ASSIGNMENT: All lines holding the word "number" should be located in the records and copied.

EXERCISE DATA:
Start of Block
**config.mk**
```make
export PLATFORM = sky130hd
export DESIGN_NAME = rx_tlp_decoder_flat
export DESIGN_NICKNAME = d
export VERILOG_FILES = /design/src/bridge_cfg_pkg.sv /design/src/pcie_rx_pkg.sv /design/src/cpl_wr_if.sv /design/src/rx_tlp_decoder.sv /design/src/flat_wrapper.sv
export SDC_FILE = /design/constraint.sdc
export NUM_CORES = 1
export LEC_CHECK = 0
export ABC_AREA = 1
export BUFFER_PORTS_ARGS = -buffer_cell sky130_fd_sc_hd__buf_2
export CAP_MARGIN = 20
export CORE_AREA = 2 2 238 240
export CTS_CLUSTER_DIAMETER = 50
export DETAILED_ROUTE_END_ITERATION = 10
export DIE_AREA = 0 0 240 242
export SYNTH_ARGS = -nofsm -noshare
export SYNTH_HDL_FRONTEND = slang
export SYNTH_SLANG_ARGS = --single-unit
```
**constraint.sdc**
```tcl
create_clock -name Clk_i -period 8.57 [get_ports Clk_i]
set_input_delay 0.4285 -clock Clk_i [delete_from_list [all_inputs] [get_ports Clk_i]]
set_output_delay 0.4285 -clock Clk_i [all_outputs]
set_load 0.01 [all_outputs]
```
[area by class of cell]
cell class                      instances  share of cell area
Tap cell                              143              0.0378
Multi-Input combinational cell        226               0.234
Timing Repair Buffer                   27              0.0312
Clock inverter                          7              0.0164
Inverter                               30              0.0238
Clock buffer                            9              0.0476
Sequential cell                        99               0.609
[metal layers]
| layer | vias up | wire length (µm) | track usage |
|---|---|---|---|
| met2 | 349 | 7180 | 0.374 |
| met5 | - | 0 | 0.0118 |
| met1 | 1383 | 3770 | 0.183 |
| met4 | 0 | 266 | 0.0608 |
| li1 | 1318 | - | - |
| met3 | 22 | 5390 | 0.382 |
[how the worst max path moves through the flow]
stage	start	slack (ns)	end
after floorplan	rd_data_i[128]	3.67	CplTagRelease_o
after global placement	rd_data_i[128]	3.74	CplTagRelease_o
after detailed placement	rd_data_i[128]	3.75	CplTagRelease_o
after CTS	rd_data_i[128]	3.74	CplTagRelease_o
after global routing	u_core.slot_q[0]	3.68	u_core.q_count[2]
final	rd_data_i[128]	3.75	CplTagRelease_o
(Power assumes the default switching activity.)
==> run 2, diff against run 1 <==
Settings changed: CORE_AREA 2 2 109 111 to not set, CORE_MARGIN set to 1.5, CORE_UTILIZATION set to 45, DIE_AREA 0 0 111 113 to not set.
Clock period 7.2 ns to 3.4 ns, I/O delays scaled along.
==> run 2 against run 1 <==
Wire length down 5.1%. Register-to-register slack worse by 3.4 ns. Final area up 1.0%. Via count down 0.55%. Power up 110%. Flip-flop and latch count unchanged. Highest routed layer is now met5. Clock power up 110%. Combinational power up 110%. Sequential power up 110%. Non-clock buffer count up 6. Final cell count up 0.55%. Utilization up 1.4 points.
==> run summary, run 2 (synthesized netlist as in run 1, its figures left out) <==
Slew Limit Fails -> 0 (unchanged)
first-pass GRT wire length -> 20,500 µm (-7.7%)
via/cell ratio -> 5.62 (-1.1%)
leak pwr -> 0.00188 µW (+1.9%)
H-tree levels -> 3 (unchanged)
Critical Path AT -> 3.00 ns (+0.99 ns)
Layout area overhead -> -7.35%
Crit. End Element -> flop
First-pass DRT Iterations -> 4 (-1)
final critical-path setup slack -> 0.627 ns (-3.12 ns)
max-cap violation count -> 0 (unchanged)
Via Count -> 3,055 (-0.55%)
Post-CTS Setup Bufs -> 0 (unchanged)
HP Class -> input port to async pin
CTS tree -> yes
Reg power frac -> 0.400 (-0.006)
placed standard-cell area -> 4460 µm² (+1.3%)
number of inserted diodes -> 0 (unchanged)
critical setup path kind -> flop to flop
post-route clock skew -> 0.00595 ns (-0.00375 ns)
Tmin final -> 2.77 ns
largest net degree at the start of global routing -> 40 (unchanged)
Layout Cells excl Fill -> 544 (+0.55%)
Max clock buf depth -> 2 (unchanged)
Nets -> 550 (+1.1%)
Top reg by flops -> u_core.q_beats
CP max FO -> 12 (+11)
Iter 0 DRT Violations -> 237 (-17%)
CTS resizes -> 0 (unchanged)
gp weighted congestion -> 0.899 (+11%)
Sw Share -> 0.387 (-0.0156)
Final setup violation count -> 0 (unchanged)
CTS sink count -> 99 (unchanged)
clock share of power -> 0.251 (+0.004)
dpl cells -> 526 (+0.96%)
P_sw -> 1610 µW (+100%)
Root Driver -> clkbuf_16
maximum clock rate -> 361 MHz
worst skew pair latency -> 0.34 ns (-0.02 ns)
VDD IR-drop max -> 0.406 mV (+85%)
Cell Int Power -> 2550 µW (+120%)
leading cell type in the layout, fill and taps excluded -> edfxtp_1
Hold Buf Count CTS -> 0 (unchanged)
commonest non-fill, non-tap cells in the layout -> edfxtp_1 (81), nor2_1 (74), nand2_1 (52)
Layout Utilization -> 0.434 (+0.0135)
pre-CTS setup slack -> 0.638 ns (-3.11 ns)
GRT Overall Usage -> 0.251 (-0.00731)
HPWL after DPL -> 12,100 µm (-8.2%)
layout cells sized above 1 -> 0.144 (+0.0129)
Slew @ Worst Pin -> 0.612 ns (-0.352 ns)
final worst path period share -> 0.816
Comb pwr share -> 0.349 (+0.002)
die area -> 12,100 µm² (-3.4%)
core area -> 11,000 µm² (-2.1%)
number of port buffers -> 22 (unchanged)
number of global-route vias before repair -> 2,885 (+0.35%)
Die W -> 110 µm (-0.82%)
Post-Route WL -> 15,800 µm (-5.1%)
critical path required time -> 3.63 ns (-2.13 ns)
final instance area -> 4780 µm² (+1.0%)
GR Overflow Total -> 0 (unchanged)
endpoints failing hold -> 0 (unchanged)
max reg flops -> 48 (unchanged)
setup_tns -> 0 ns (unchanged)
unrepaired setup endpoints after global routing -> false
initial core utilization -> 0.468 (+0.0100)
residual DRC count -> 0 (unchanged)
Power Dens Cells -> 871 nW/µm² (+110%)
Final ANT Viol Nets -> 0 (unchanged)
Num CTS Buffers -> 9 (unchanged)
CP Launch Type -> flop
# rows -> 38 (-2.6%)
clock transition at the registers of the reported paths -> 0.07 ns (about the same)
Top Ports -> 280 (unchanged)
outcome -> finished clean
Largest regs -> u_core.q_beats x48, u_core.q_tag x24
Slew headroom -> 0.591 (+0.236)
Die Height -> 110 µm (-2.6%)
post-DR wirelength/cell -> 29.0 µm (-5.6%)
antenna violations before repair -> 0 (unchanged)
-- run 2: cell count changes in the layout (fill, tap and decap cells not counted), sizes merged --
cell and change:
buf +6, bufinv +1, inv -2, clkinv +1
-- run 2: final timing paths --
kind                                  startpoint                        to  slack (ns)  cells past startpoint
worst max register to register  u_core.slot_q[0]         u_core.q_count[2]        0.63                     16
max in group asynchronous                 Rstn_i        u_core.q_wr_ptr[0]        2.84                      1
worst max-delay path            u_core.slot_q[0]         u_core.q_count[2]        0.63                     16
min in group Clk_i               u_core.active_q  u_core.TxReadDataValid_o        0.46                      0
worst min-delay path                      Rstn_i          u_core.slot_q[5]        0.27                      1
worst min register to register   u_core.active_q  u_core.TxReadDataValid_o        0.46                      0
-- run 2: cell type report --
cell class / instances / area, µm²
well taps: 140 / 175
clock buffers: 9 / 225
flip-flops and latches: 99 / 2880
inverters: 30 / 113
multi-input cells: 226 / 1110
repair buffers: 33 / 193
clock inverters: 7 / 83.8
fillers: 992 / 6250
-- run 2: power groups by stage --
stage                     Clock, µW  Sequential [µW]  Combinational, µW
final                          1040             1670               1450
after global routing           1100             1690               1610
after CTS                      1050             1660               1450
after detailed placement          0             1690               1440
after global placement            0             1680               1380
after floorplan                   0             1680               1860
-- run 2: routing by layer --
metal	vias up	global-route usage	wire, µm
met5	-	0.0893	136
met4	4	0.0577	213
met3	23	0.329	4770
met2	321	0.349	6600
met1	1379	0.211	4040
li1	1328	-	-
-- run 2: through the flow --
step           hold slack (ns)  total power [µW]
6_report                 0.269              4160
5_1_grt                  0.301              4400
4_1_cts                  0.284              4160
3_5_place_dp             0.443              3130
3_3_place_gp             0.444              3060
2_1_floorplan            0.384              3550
End of Block
OUTPUT BELOW:
number of inserted diodes -> 0 (unchanged)
number of port buffers -> 22 (unchanged)
number of global-route vias before repair -> 2,885 (+0.35%)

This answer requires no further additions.